EXERCISE —
In the entries that follow, find the line containing "32'd1 : x) : x;", then output exactly every line from the first through that one.

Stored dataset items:
####################

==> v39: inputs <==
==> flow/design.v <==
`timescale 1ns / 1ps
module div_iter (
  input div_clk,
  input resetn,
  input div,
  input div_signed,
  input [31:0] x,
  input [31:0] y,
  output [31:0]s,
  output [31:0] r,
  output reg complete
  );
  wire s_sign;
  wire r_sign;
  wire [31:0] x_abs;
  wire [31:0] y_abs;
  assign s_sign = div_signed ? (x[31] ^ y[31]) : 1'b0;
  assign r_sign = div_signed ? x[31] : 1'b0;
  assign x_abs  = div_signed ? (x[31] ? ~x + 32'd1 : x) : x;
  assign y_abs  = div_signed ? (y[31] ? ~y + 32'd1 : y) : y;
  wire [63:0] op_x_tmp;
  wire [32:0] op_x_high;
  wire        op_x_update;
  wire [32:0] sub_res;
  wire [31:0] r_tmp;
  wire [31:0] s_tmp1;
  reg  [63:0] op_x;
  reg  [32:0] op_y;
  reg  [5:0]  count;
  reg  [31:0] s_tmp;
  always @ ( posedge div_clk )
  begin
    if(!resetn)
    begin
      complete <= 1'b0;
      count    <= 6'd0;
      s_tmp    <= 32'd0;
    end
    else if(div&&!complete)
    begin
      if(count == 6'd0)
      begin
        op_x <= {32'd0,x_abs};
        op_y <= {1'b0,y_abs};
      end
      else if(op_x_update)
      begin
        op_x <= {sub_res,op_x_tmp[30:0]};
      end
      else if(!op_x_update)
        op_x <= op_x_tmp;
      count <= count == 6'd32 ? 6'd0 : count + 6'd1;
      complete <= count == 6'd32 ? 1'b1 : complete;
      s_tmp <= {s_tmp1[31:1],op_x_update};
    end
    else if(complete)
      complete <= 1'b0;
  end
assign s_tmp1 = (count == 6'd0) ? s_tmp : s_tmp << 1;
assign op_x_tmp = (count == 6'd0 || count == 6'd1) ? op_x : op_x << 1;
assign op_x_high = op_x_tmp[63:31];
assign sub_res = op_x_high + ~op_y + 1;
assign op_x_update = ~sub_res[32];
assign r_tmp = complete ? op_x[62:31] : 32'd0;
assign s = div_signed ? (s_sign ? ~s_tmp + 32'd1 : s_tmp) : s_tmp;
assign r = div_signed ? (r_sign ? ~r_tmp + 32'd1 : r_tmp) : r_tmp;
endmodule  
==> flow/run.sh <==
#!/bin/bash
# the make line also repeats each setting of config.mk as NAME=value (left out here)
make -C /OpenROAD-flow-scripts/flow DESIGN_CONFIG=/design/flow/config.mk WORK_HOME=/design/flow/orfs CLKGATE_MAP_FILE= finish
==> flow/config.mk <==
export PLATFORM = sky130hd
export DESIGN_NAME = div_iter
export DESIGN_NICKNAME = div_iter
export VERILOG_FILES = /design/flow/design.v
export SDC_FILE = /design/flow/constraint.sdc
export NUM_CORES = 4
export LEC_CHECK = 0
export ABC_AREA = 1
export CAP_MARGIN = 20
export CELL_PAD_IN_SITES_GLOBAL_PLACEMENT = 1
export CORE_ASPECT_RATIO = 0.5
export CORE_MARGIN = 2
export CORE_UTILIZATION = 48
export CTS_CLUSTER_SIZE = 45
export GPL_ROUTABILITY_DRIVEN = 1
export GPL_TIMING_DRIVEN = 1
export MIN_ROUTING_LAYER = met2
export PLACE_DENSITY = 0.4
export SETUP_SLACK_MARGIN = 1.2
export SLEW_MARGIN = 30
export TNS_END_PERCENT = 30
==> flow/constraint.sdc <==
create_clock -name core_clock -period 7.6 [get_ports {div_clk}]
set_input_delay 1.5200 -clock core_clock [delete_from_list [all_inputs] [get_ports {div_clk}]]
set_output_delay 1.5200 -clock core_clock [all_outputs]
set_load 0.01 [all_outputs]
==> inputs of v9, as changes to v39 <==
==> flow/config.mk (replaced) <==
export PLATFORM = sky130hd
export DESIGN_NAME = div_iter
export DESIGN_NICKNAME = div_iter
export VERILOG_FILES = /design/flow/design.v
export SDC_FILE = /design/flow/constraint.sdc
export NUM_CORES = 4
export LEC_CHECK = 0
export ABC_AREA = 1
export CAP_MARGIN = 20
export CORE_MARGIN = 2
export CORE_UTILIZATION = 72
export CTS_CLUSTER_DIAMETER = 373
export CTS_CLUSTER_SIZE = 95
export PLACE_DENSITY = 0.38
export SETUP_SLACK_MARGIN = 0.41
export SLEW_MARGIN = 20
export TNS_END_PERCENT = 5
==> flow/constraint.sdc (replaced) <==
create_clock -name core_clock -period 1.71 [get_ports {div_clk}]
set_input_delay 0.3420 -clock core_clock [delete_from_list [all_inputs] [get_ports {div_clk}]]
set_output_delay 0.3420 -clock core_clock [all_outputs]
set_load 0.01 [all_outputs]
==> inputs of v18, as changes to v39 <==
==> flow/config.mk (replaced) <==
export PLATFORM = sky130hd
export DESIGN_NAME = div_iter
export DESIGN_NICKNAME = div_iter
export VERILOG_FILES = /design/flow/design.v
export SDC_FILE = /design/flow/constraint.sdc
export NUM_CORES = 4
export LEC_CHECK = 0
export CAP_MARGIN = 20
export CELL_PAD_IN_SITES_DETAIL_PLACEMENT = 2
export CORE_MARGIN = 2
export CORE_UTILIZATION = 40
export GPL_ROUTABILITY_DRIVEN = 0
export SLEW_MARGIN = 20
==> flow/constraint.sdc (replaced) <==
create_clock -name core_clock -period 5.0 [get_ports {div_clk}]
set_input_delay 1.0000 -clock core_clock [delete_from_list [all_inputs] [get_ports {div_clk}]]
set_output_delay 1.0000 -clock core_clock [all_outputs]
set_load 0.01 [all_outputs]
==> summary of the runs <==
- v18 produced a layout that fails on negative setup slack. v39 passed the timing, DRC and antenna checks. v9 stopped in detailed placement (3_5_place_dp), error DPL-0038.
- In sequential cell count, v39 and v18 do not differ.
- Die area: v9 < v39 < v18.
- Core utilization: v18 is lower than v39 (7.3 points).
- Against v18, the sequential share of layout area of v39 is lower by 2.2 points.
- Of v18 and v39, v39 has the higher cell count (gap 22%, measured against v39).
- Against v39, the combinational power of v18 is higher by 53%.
== try-onyx ==
## soc_top
module soc_top (
    input wire clk,
    input wire reset_n,
    input wire [31:0] cpu_addr,
    input wire [31:0] cpu_data_out,
    input wire cpu_write_enable,
    input wire cpu_read_enable,
    input wire cpu_interrupt_ack,
    output wire [31:0] cpu_data_in,
    output wire [7:0] led_out,
    output wire timer_interrupt,
    output wire [7:0] timer_count,
    output wire [31:0] ram_data_out,
    output wire [7:0] ram_addr_debug
);
    wire timer_select;
    wire led_select;
    wire ram_select;
    wire [31:0] timer_data_out;
    wire timer_ready;
    wire [31:0] led_data_out;
    wire led_ready;
    wire [31:0] ram_data_out_int;
    wire ram_ready;
    assign timer_select = (cpu_addr[31:16] == 16'h4000);   
    assign led_select   = (cpu_addr[31:16] == 16'h4001);   
    assign ram_select   = (cpu_addr[31:16] == 16'h2000);   
    assign cpu_data_in = timer_select ? timer_data_out :
                        led_select   ? led_data_out :
                        ram_select   ? ram_data_out_int :
                        32'h00000000;
    timer_peripheral timer_inst (
        .clk(clk),
        .reset_n(reset_n),
        .addr(cpu_addr[15:0]),
        .data_in(cpu_data_out),
        .data_out(timer_data_out),
        .write_enable(cpu_write_enable & timer_select),
        .read_enable(cpu_read_enable & timer_select),
        .interrupt(timer_interrupt),
        .interrupt_ack(cpu_interrupt_ack),
        .ready(timer_ready),
        .timer_count(timer_count)
    );
    led_gpio_peripheral led_inst (
        .clk(clk),
        .reset_n(reset_n),
        .addr(cpu_addr[15:0]),
        .data_in(cpu_data_out),
        .data_out(led_data_out),
        .write_enable(cpu_write_enable & led_select),
        .read_enable(cpu_read_enable & led_select),
        .led_out(led_out),
        .ready(led_ready)
    );
  ...
For scale: about 2,200 flip-flops, about 160 I/O pins, roughly 94,000 um2 of cells after synthesis.
export LEC_CHECK = 0
export CAP_MARGIN = 20
export CORE_MARGIN = 2
export CORE_UTILIZATION = 72
export CTS_CLUSTER_SIZE = 54
export PLACE_DENSITY = 0.65
export SLEW_MARGIN = 20
create_clock -name core_clock -period 4.06 [get_ports {clk}]
run.sh (not shown) runs the stock make flow with config.mk's settings and CLKGATE_MAP_FILE=.
--- input diff try-onyx..try-sierra ---
==> flow/config.mk <==
export PLATFORM = sky130hd
export DESIGN_NAME = soc_top
export DESIGN_NICKNAME = soc_top
export VERILOG_FILES = /design/flow/design.v
export SDC_FILE = /design/flow/constraint.sdc
export NUM_CORES = 4
export LEC_CHECK = 0
export ABC_AREA = 0
export CAP_MARGIN = 10
export CELL_PAD_IN_SITES_GLOBAL_PLACEMENT = 1
export CORE_ASPECT_RATIO = 0.56
export CORE_MARGIN = 5
export CORE_UTILIZATION = 36
export GPL_ROUTABILITY_DRIVEN = 1
export GPL_TIMING_DRIVEN = 0
export MIN_ROUTING_LAYER = met2
export PLACE_DENSITY = 0.72
export SLEW_MARGIN = 20
export TNS_END_PERCENT = 90
==> flow/constraint.sdc <==
create_clock -name core_clock -period 9.42 [get_ports {clk}]
set_input_delay 1.8840 -clock core_clock [delete_from_list [all_inputs] [get_ports {clk}]]
set_output_delay 1.8840 -clock core_clock [all_outputs]
set_load 0.01 [all_outputs]
[summary]
- For try-sierra, the flow was terminated by a tool error in global routing (5_1_grt) and produced no final design.
- Async set-or-reset flop fraction in the synthesized netlist: try-sierra vs try-onyx identical
- Synthesized area: try-onyx vs try-sierra identical
- Changes observed in try-sierra relative to try-onyx: total core area went up, initial core utilization went down.
#### Input delta (try-indigo over try-sierra)
==> flow/config.mk <==
export PLATFORM = sky130hd
export DESIGN_NAME = soc_top
export DESIGN_NICKNAME = soc_top
export VERILOG_FILES = /design/flow/design.v
export SDC_FILE = /design/flow/constraint.sdc
export NUM_CORES = 4
export LEC_CHECK = 0
export ABC_AREA = 1
export CAP_MARGIN = 0
export CELL_PAD_IN_SITES_DETAIL_PLACEMENT = 1
export CELL_PAD_IN_SITES_GLOBAL_PLACEMENT = 0
export CORE_MARGIN = 3
export CORE_UTILIZATION = 35
export CTS_CLUSTER_DIAMETER = 338
export GPL_TIMING_DRIVEN = 1
export MIN_ROUTING_LAYER = met2
export PLACE_DENSITY_LB_ADDON = 0.28
export SETUP_SLACK_MARGIN = -0.1
export SLEW_MARGIN = 20
export TNS_END_PERCENT = 90
==> flow/constraint.sdc <==
create_clock -name core_clock -period 9.53 [get_ports {clk}]
set_input_delay 1.9060 -clock core_clock [delete_from_list [all_inputs] [get_ports {clk}]]
set_output_delay 1.9060 -clock core_clock [all_outputs]
set_load 0.01 [all_outputs]
Findings:
- Number of cell instances after yosys synthesis (higher): try-indigo
- Looking at placed wire-length estimate across both flows, try-indigo is the stronger of the two, with try-sierra trailing.
- try-indigo ended with every stage complete and zero timing, DRC or antenna violations.
- try-indigo against try-sierra: pre-CTS worst setup slack shows an increase of 1880 ps; net count after synthesis increased 5,095; area after synthesis +3600 um2; die outline area has increased; last weighted congestion value of the routability-driven placer went down by about 26%.
- Compared try-indigo vs try-sierra, and total CTS buffers is up in try-indigo.
- Comparing try-indigo and try-sierra, the higher sequential share of the synthesized area was measured on try-sierra.
- Between try-indigo and try-sierra, the difference in share of the synthesized netlist area taken by xor and xnor gates is negligible.
### try-indigo -> try-tundra
==> flow/config.mk <==
export PLATFORM = sky130hd
export DESIGN_NAME = soc_top
export DESIGN_NICKNAME = soc_top
export VERILOG_FILES = /design/flow/design.v
export SDC_FILE = /design/flow/constraint.sdc
export NUM_CORES = 4
export LEC_CHECK = 0
export CAP_MARGIN = 0
export CELL_PAD_IN_SITES_DETAIL_PLACEMENT = 1
export CORE_MARGIN = 4
export CORE_UTILIZATION = 35
export GPL_TIMING_DRIVEN = 0
export PLACE_DENSITY = 0.5
export SETUP_SLACK_MARGIN = 2.12
export SLEW_MARGIN = 20
Results
Comparing try-tundra and try-indigo, the lower count of plain and timing-repair buffers is on try-indigo. Number of antenna violations at the first check in global routing on try-tundra is up relative to try-indigo. Comparing try-tundra and try-indigo, the higher area added between synthesis and finish was measured on try-tundra. Fraction of synthesized cell area in xor and xnor cells: try-indigo vs try-tundra — no meaningful difference. | clock skew | try-tundra vs try-indigo | better |. ~same cell-internal power in try-tundra and try-indigo.
No activity file was given, so power comes from the tool's default toggle rates.
==> flow/design.v <==
`timescale 1ns/1ns
module adder_1(input[11:0] a ,output[11:0] out);
	wire[11:0] b = 12'b000000000001;
	assign out = a + b;
endmodule
module adder(input[11:0] a , b , output[11:0] out);
	assign out = a + b ;
endmodule
`timescale 1ns/1ns
module alu(input[2:0] fun , input[7:0] a,b ,input cin , output logic[7:0] out , output logic zero,cout);
	always @(fun,a,b,cin)begin
    cout = 1'b0;
    case(fun)
      3'b000 : {cout,out} = a + b ;
      3'b001 : {cout,out} = a + b + cin;
      3'b010 : {cout,out} = a - b;
		  3'b011 : {cout,out} = a - b + cin;
		  3'b100 : out = a & b;
		  3'b101 : out = a | b;
		  3'b110 : out = a ^ b;
		  3'b111 : out = ~(a & b);
    endcase
	end
  assign zero = (out == 8'b0) ? 1 : 0;
endmodule
module controller(input[5:0] code,input ze,c,rst,output reg pop,push,memorywrite,memoryread,writeReg,selRR2,selALU2,selpc,ldz,ldc,selz,selc,output reg [1:0] selWD,selRet,output reg [2:0]ALUfn);
  always @(ze,c,code,rst)begin
    pop <= 1'b0;
    push <= 1'b0;
    memorywrite <= 1'b0;
    memoryread <= 1'b0;
    writeReg<= 1'b0;
    selRR2<= 1'b0;
    selALU2<= 1'b0;
    selRet<= 2'b00;
    selpc<= 1'b0;
    ldz<= 1'b0;
    ldc<= 1'b0;
    selz <= 1'b0;
    selc <= 1'b0;
    selWD<= 2'b00;
    ALUfn <= 3'b000;
    if (~rst)begin
    if (code[5:4] == 2'b00) begin
      ALUfn <= code[3:1];
      ldz <= 1'b1;
      ldc <= 1'b1;
      selALU2 <= 1'b1;
      writeReg <= 1'b1;
    end
    if (code [5:4] == 2'b01) begin
      ALUfn <= code[3:1];
      ldz <= 1'b1;
      ldc <= 1'b1;
      writeReg <= 1'b1;
    end
    if (code[5:3] == 3'b110) begin
      selz <= 1'b1;
      selc <= 1'b1;
      ldz <= 1'b1;
      ldc <= 1'b1;
      selWD <= 2'b10;
      writeReg <= 1'b1;
    end
    if (code[5:3] == 3'b100) begin
      selRR2 <= 1'b1;
      ALUfn <= 3'b000;
      if (code [2:1] == 2'b00) begin
        memoryread <= 1'b1;
        selWD<= 2'b01;
        writeReg <= 1'b1;
      end
      if (code [2:1] == 2'b01)begin
        memorywrite<= 1'b1;
      end
    end
    if (code[5:3] == 3'b101) begin
      case(code[2:1])
        2'b00 : selpc <= ze?1:0;
        2'b01 : selpc <= ze?0:1;
        2'b10 : selpc <= c?1:0;
        2'b11 : selpc <= c?0:1;
      endcase
    end
    if (code[5:2] == 4'b1110)begin
      selRet <= 2'b10;
      selpc <= 1'b1;
      if (code[1] == 1'b1)
        push <= 1'b1;
    end
    if (code[5:0] == 6'b111100) begin
      pop <= 1'b1;
      selRet <=2'b01;
    end
    end
  end
endmodule
`timescale 1ns / 1ns
module signExtender(extend, extended );
	input[7:0] extend;
	output[11:0] extended;
	assign extended[7:0] = extend[7:0];
	assign extended[11:8] = {4{extend[7]}};
endmodule
module ff(input in,ld,clk,rst,output logic out);
  always@(posedge clk,posedge rst) begin
    if(rst)
      out <= 1'b0;
    else if(ld)
      out <= in;
  end
endmodule
`timescale 1ns/1ns
module mux2_12(input[11:0] a , b ,input sel , output[11:0] out);
	assign out = (sel) ? b : a ;
endmodule
module mux2_8(input[7:0] a , b , input sel , output[7:0] out);
	assign out = (sel) ? b : a ;
endmodule
module mux2_3(input[2:0] a , b , input sel , output[2:0] out);
	assign out = (sel) ? b : a ;
endmodule
module mux2_1(input a , b , input sel , output out);
	assign out = (sel) ? b : a ;
endmodule
module mux3(input[7:0] a , b , c,input[1:0] sel,output[7:0] out);
  assign out = (sel == 2'b00)?a:(sel == 2'b01)? b:c;
endmodule
module mux3_12(input[11:0] a , b , c,input[1:0] sel,output[11:0] out);
  assign out = (sel == 2'b00)?a:(sel == 2'b01)? b:c;
endmodule
module pc(input[11:0] in,input clk,rst,output logic[11:0] pc);
  always@(posedge clk,posedge rst)begin
    if (rst)
      pc <= 12'b0;
    else
      pc <= in;
  end
endmodule
module registerFile(input[2:0] RR1,RR2,WR,input[7:0] WD,input W,clk,rst,output logic [7:0] RD1,RD2);
  logic[7:0][7:0] registers;
  assign RD1 = registers[RR1];
  assign RD2 = registers[RR2];
  always @(posedge clk,posedge rst)begin
    if (rst)
      registers <= '0;
    else if (W)
      registers[WR] <= WD;
  end
endmodule
`timescale 1ns/1ns
module shiftReg(input[7:0] Data,input[2:0]sc,input[1:0]fn,output logic[7:0] out,output logic c,z);
  logic [15:0] rotl, rotr;
  assign rotl = {Data, Data} << sc;
  assign rotr = {Data, Data} >> sc;
  always@(*)begin
    c = 1'b0;
    case (fn)
      2'b00 : begin
        out = Data << sc;
        if (sc != 3'd0) c = Data[3'd0 - sc];
      end
      2'b01 : begin
        out = Data >> sc;
        if (sc != 3'd0) c = Data[sc - 3'd1];
      end
      2'b10 : out = rotl[15:8];
      default : out = rotr[7:0];
    endcase
  end
  assign z = out?0:1;
endmodule
module stack(input[11:0] in,input push,pop,clk,rst,output logic[11:0] out);
  logic[7:0][11:0] memory;
  assign out = memory[0];
  always@(posedge clk,posedge rst)begin
    if (rst)
      memory <= '0;
    else begin
      if(pop)begin
        for (int i=1; i<8; i++)begin
          memory[i-1] <= memory[i];
        end
        memory[7] <= 12'b0;
      end
      else if (push)begin
        for (int i=0; i<7; i++)begin
          memory[7-i] <= memory[6-i];
        end
        memory[0] <= in;
      end
    end
  end
endmodule
module datapath(input pop,push,memorywrite,memoryread,writeReg,selRR2,selALU2,selpc,ldz,ldc,selz,selc,input [1:0] selWD,selRet,input  [2:0]ALUfn,input clk,rst, output ze,c,output [5:0] code,
                output [11:0] imem_addr, input [18:0] imem_data, output [7:0] dmem_addr, dmem_wdata, input [7:0] dmem_rdata);
  wire [11:0] pc_1 , ret;
  stack Stack(pc_1,push,pop,clk,rst,ret);
  wire[11:0] f_pc,next_pc;
  wire [18:0] ins;
  mux3_12 pc_ret(f_pc , ret , ins[11:0] , selRet ,next_pc);
  wire[11:0] pc;
  pc PC(next_pc ,clk,rst,pc);
  assign imem_addr = pc;
  assign ins = imem_data;
  wire [11:0]extended;
  signExtender Ex(ins[7:0], extended );
  adder_1 In(pc ,pc_1);
  wire[11:0] apc;
  adder Add(pc_1 , extended , apc);
  mux2_12 pc1_apc(pc_1 , apc , selpc , f_pc);
  wire [2:0] RR2;
  mux2_3 sel_RR2(ins[7:5] , ins[13:11] , selRR2, RR2);
  wire [7:0] Out,RD,ALUOut,WD;
  mux3 sel_WD( ALUOut,RD,Out, selWD,WD);
  wire[7:0] RD1,RD2;
  registerFile RF(ins[10:8],RR2,ins[13:11],WD,writeReg,clk,rst,RD1,RD2);
  wire[7:0] ALU2;
  mux2_8 sel_ALU2(ins[7:0] , RD2, selALU2,ALU2);
  wire zero,carry;
  alu Alu(ALUfn ,RD1,ALU2 ,c ,ALUOut ,zero,carry);
  wire shc,shz;
  shiftReg Shr(RD1,ins[7:5],ins[15:14],Out,shc,shz);
  wire ff1;
  mux2_1 sel_z(zero,shz,selz , ff1);
  ff ff_z(ff1,ldz,clk,rst,ze);
  wire ff2;
  mux2_1 sel_c(carry,shc,selc , ff2);
  ff ff_c(ff2,ldc,clk,rst,c);
  assign dmem_addr = ALUOut;
  assign dmem_wdata = RD2;
  assign RD = dmem_rdata;
  assign code = ins[18:13];
endmodule
`timescale 1ns/1ns
module CPU(input clk,rst,
           output [11:0] imem_addr, input [18:0] imem_data,
           output [7:0] dmem_addr, dmem_wdata, output dmem_we, dmem_re, input [7:0] dmem_rdata);
  wire pop,push,memorywrite,memoryread,writeReg,selRR2,selALU2,selpc,ldz,ldc,selz,selc;
  wire[1:0] selWD,selRet;
  wire[2:0] ALUfn;
  wire ze,c;
  wire[5:0] code;
  datapath dp(pop,push,memorywrite,memoryread,writeReg,selRR2,selALU2,selpc,ldz,ldc,selz,selc,selWD,selRet,ALUfn,clk,rst, ze,c,code,
              imem_addr, imem_data, dmem_addr, dmem_wdata, dmem_rdata);
  controller cl( code, ze,c,rst, pop,push,memorywrite,memoryread,writeReg,selRR2,selALU2,selpc,ldz,ldc,selz,selc,selWD,selRet,ALUfn);
  assign dmem_we = memorywrite;
  assign dmem_re = memoryread;
endmodule
clock: 6.19 ns
lec_check: 0
abc_area: 1
cap_margin: 10
cell_pad_in_sites_detail_placement: 0
core_aspect_ratio: 1.82
core_margin: 2
core_utilization: 68
cts_cluster_diameter: 177
cts_cluster_size: 41
hold_slack_margin: 0.16
min_routing_layer: met1
place_density_lb_addon: 0.01
setup_slack_margin: -0.23
slew_margin: 20
run.sh (not shown) runs the stock make flow with config.mk's settings and CLKGATE_MAP_FILE=.
The first run ran to the end with violations: negative setup slack.
==> next run, changes <==
Settings changed: ABC_AREA 1 to not set, CAP_MARGIN 10 to 20, CELL_PAD_IN_SITES_DETAIL_PLACEMENT 0 to not set, CORE_ASPECT_RATIO 1.82 to not set, CTS_CLUSTER_DIAMETER 177 to 30, CTS_CLUSTER_SIZE 41 to not set, HOLD_SLACK_MARGIN 0.16 to not set, MIN_ROUTING_LAYER met1 to not set, PLACE_DENSITY_LB_ADDON 0.01 to not set, SETUP_SLACK_MARGIN -0.23 to -0.56.
Clock period 6.19 ns to 5.6 ns, I/O delays scaled along.
After rerunning:
- The new run finished but failed the layout checks on negative setup slack
- sequential power climbs by about 17%
- wire length decreases by 8.3%
- global-route usage is lower by 5.4 points
- power rises by about 28%
- flip-flop count stays the same
- hold slack is worse by 3.1 ps
- cell count came out lower by 16%
- final area is higher by 1.8%
- combinational power went up by about 45%
- non-clock buffer count rose by 34
- setup slack gets worse by 1100 ps
==> next run, changes <==
Settings changed: CORE_UTILIZATION 68 to 40, CTS_CLUSTER_DIAMETER 30 to not set, SETUP_SLACK_MARGIN -0.56 to 0.98.
Clock period 5.6 ns to 3.56 ns, I/O delays scaled along.
The changed run finished with negative setup slack left.
Die area climbs by well over a third.
Routed wire length climbs slightly.
Design area climbs by about a fifth.
Power climbs by well over a third.
Sequential cell count does not change.
Cell count climbs by about a fifth.
Hold slack improves by 4.1 ps.
Synthesized cell count is unchanged.
Global-route usage drops by 18 points.
Worst setup slack degrades by 1100 ps.
Via count drops by a few percent.
==> next run, changes <==
Settings changed: SETUP_SLACK_MARGIN 0.98 to not set.
Clock period 3.56 ns to 7.36 ns, I/O delays scaled along.
What happened: With this change the flow ran to the end with no violations. Final area goes down by about a fifth. Die area stays the same. Setup slack gets better by 2500 ps. Wire length goes down by roughly a tenth. Count of clock-buffer cells in the layout goes down by 1.

* * *

Starts from the design.v that is shown in full above.
==> flow/config.mk <==
export PLATFORM = sky130hd
export DESIGN_NAME = CPU
export DESIGN_NICKNAME = CPU
export VERILOG_FILES = /design/flow/design.v
export SDC_FILE = /design/flow/constraint.sdc
export NUM_CORES = 4
export LEC_CHECK = 0
export ABC_AREA = 1
export CAP_MARGIN = 20
export CORE_MARGIN = 2
export CORE_UTILIZATION = 72
export CTS_CLUSTER_DIAMETER = 178
export CTS_CLUSTER_SIZE = 99
export SLEW_MARGIN = 20
==> flow/constraint.sdc <==
create_clock -name core_clock -period 3.67 [get_ports {clk}]
set_input_delay 0.7340 -clock core_clock [delete_from_list [all_inputs] [get_ports {clk}]]
set_output_delay 0.7340 -clock core_clock [all_outputs]
set_load 0.01 [all_outputs]
The starting point did not get past 5_1_grt on GRT-0116.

####################

RESULT —
==> v39: inputs <==
==> flow/design.v <==
`timescale 1ns / 1ps
module div_iter (
  input div_clk,
  input resetn,
  input div,
  input div_signed,
  input [31:0] x,
  input [31:0] y,
  output [31:0]s,
  output [31:0] r,
  output reg complete
  );
  wire s_sign;
  wire r_sign;
  wire [31:0] x_abs;
  wire [31:0] y_abs;
  assign s_sign = div_signed ? (x[31] ^ y[31]) : 1'b0;
  assign r_sign = div_signed ? x[31] : 1'b0;
  assign x_abs  = div_signed ? (x[31] ? ~x + 32'd1 : x) : x;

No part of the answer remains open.